*** EXERCISE INPUTS Section Begins ***

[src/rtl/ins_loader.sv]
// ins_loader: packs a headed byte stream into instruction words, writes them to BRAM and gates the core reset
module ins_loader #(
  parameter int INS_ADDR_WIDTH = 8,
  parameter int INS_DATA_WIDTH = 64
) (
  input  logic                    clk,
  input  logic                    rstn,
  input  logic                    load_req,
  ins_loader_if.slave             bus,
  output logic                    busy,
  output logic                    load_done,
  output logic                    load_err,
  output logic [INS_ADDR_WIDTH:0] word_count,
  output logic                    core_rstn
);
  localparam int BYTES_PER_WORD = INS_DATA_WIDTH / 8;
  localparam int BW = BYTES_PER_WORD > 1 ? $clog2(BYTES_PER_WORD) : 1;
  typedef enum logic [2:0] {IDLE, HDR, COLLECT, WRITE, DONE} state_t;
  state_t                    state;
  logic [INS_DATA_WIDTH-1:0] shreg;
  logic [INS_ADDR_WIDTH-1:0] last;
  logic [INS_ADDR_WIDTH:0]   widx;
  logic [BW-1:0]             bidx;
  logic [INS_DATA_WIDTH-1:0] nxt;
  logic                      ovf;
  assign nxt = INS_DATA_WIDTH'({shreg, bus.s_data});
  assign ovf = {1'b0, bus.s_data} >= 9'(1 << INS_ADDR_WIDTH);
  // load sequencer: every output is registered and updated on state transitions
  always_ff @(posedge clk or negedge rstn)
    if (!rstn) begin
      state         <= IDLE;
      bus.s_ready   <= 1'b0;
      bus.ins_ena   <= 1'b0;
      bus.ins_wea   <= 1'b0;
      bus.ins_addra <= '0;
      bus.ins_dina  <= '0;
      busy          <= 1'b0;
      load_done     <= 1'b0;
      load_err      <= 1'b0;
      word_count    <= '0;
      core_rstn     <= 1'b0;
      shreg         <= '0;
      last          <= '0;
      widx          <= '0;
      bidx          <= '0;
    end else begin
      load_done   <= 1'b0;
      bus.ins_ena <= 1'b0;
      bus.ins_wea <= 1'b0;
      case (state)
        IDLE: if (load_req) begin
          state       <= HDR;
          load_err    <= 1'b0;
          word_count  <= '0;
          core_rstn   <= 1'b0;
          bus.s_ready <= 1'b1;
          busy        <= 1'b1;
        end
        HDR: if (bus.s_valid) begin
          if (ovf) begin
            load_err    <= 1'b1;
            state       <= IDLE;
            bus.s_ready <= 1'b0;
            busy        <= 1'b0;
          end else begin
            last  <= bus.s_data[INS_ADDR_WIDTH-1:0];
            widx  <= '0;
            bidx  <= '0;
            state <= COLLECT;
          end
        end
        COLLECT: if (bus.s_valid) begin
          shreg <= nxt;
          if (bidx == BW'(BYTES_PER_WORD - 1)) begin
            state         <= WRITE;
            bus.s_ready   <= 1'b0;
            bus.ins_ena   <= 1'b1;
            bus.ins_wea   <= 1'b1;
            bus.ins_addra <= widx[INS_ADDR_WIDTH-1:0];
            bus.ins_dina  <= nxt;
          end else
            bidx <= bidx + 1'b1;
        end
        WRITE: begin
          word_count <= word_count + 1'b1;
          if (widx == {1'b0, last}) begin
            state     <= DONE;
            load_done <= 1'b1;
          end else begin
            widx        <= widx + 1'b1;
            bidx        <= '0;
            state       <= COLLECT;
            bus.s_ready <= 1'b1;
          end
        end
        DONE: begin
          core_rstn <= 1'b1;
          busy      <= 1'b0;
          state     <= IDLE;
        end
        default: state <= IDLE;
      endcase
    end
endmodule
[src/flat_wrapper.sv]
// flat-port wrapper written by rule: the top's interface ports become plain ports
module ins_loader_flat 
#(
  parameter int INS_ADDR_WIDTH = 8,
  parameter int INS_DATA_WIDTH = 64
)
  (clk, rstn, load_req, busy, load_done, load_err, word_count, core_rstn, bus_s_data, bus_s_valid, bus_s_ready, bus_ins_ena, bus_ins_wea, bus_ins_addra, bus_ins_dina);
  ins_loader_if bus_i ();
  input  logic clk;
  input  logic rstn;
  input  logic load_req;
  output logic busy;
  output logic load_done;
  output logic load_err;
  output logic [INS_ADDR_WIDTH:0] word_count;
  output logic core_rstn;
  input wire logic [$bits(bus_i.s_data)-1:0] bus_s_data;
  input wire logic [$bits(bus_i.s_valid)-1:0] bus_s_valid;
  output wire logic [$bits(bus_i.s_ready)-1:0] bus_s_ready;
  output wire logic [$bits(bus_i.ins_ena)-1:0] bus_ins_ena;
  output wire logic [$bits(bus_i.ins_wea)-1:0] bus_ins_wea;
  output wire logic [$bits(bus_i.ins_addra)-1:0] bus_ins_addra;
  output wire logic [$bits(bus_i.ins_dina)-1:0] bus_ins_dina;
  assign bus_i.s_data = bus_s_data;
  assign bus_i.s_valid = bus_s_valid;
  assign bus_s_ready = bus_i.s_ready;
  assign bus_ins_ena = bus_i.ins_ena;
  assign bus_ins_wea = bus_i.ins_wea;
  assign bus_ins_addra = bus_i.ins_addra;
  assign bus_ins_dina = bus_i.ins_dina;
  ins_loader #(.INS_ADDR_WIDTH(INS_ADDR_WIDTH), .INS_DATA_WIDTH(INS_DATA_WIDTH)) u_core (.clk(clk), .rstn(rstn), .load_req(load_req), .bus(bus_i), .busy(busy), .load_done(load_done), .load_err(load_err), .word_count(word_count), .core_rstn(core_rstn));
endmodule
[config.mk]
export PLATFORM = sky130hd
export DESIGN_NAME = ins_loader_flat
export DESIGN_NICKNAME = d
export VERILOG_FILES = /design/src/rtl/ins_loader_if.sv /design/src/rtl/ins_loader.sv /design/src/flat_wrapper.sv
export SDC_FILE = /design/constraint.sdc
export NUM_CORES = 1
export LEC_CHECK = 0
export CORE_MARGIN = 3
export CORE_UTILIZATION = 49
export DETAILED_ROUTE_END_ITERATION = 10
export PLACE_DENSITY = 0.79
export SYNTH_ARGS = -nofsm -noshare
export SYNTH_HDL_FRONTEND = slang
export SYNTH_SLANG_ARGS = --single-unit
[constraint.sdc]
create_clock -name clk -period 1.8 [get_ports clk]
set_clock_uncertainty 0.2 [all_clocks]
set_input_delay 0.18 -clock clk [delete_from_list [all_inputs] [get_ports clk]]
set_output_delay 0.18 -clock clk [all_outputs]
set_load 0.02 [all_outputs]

*** EXERCISE INPUTS Section Ends ***

* ABOUT THIS EXERCISE
Reproduce the records above exactly.

* TASK SOLUTION
[src/rtl/ins_loader.sv]
// ins_loader: packs a headed byte stream into instruction words, writes them to BRAM and gates the core reset
module ins_loader #(
  parameter int INS_ADDR_WIDTH = 8,
  parameter int INS_DATA_WIDTH = 64
) (
  input  logic                    clk,
  input  logic                    rstn,
  input  logic                    load_req,
  ins_loader_if.slave             bus,
  output logic                    busy,
  output logic                    load_done,
  output logic                    load_err,
  output logic [INS_ADDR_WIDTH:0] word_count,
  output logic                    core_rstn
);
  localparam int BYTES_PER_WORD = INS_DATA_WIDTH / 8;
  localparam int BW = BYTES_PER_WORD > 1 ? $clog2(BYTES_PER_WORD) : 1;
  typedef enum logic [2:0] {IDLE, HDR, COLLECT, WRITE, DONE} state_t;
  state_t                    state;
  logic [INS_DATA_WIDTH-1:0] shreg;
  logic [INS_ADDR_WIDTH-1:0] last;
  logic [INS_ADDR_WIDTH:0]   widx;
  logic [BW-1:0]             bidx;
  logic [INS_DATA_WIDTH-1:0] nxt;
  logic                      ovf;
  assign nxt = INS_DATA_WIDTH'({shreg, bus.s_data});
  assign ovf = {1'b0, bus.s_data} >= 9'(1 << INS_ADDR_WIDTH);
  // load sequencer: every output is registered and updated on state transitions
  always_ff @(posedge clk or negedge rstn)
    if (!rstn) begin
      state         <= IDLE;
      bus.s_ready   <= 1'b0;
      bus.ins_ena   <= 1'b0;
      bus.ins_wea   <= 1'b0;
      bus.ins_addra <= '0;
      bus.ins_dina  <= '0;
      busy          <= 1'b0;
      load_done     <= 1'b0;
      load_err      <= 1'b0;
      word_count    <= '0;
      core_rstn     <= 1'b0;
      shreg         <= '0;
      last          <= '0;
      widx          <= '0;
      bidx          <= '0;
    end else begin
      load_done   <= 1'b0;
      bus.ins_ena <= 1'b0;
      bus.ins_wea <= 1'b0;
      case (state)
        IDLE: if (load_req) begin
          state       <= HDR;
          load_err    <= 1'b0;
          word_count  <= '0;
          core_rstn   <= 1'b0;
          bus.s_ready <= 1'b1;
          busy        <= 1'b1;
        end
        HDR: if (bus.s_valid) begin
          if (ovf) begin
            load_err    <= 1'b1;
            state       <= IDLE;
            bus.s_ready <= 1'b0;
            busy        <= 1'b0;
          end else begin
            last  <= bus.s_data[INS_ADDR_WIDTH-1:0];
            widx  <= '0;
            bidx  <= '0;
            state <= COLLECT;
          end
        end
        COLLECT: if (bus.s_valid) begin
          shreg <= nxt;
          if (bidx == BW'(BYTES_PER_WORD - 1)) begin
            state         <= WRITE;
            bus.s_ready   <= 1'b0;
            bus.ins_ena   <= 1'b1;
            bus.ins_wea   <= 1'b1;
            bus.ins_addra <= widx[INS_ADDR_WIDTH-1:0];
            bus.ins_dina  <= nxt;
          end else
            bidx <= bidx + 1'b1;
        end
        WRITE: begin
          word_count <= word_count + 1'b1;
          if (widx == {1'b0, last}) begin
            state     <= DONE;
            load_done <= 1'b1;
          end else begin
            widx        <= widx + 1'b1;
            bidx        <= '0;
            state       <= COLLECT;
            bus.s_ready <= 1'b1;
          end
        end
        DONE: begin
          core_rstn <= 1'b1;
          busy      <= 1'b0;
          state     <= IDLE;
        end
        default: state <= IDLE;
      endcase
    end
endmodule
[src/flat_wrapper.sv]
// flat-port wrapper written by rule: the top's interface ports become plain ports
module ins_loader_flat 
#(
  parameter int INS_ADDR_WIDTH = 8,
  parameter int INS_DATA_WIDTH = 64
)
  (clk, rstn, load_req, busy, load_done, load_err, word_count, core_rstn, bus_s_data, bus_s_valid, bus_s_ready, bus_ins_ena, bus_ins_wea, bus_ins_addra, bus_ins_dina);
  ins_loader_if bus_i ();
  input  logic clk;
  input  logic rstn;
  input  logic load_req;
  output logic busy;
  output logic load_done;
  output logic load_err;
  output logic [INS_ADDR_WIDTH:0] word_count;
  output logic core_rstn;
  input wire logic [$bits(bus_i.s_data)-1:0] bus_s_data;
  input wire logic [$bits(bus_i.s_valid)-1:0] bus_s_valid;
  output wire logic [$bits(bus_i.s_ready)-1:0] bus_s_ready;
  output wire logic [$bits(bus_i.ins_ena)-1:0] bus_ins_ena;
  output wire logic [$bits(bus_i.ins_wea)-1:0] bus_ins_wea;
  output wire logic [$bits(bus_i.ins_addra)-1:0] bus_ins_addra;
  output wire logic [$bits(bus_i.ins_dina)-1:0] bus_ins_dina;
  assign bus_i.s_data = bus_s_data;
  assign bus_i.s_valid = bus_s_valid;
  assign bus_s_ready = bus_i.s_ready;
  assign bus_ins_ena = bus_i.ins_ena;
  assign bus_ins_wea = bus_i.ins_wea;
  assign bus_ins_addra = bus_i.ins_addra;
  assign bus_ins_dina = bus_i.ins_dina;
  ins_loader #(.INS_ADDR_WIDTH(INS_ADDR_WIDTH), .INS_DATA_WIDTH(INS_DATA_WIDTH)) u_core (.clk(clk), .rstn(rstn), .load_req(load_req), .bus(bus_i), .busy(busy), .load_done(load_done), .load_err(load_err), .word_count(word_count), .core_rstn(core_rstn));
endmodule
[config.mk]
export PLATFORM = sky130hd
export DESIGN_NAME = ins_loader_flat
export DESIGN_NICKNAME = d
export VERILOG_FILES = /design/src/rtl/ins_loader_if.sv /design/src/rtl/ins_loader.sv /design/src/flat_wrapper.sv
export SDC_FILE = /design/constraint.sdc
export NUM_CORES = 1
export LEC_CHECK = 0
export CORE_MARGIN = 3
export CORE_UTILIZATION = 49
export DETAILED_ROUTE_END_ITERATION = 10
export PLACE_DENSITY = 0.79
export SYNTH_ARGS = -nofsm -noshare
export SYNTH_HDL_FRONTEND = slang
export SYNTH_SLANG_ARGS = --single-unit
[constraint.sdc]
create_clock -name clk -period 1.8 [get_ports clk]
set_clock_uncertainty 0.2 [all_clocks]
set_input_delay 0.18 -clock clk [delete_from_list [all_inputs] [get_ports clk]]
set_output_delay 0.18 -clock clk [all_outputs]
set_load 0.02 [all_outputs]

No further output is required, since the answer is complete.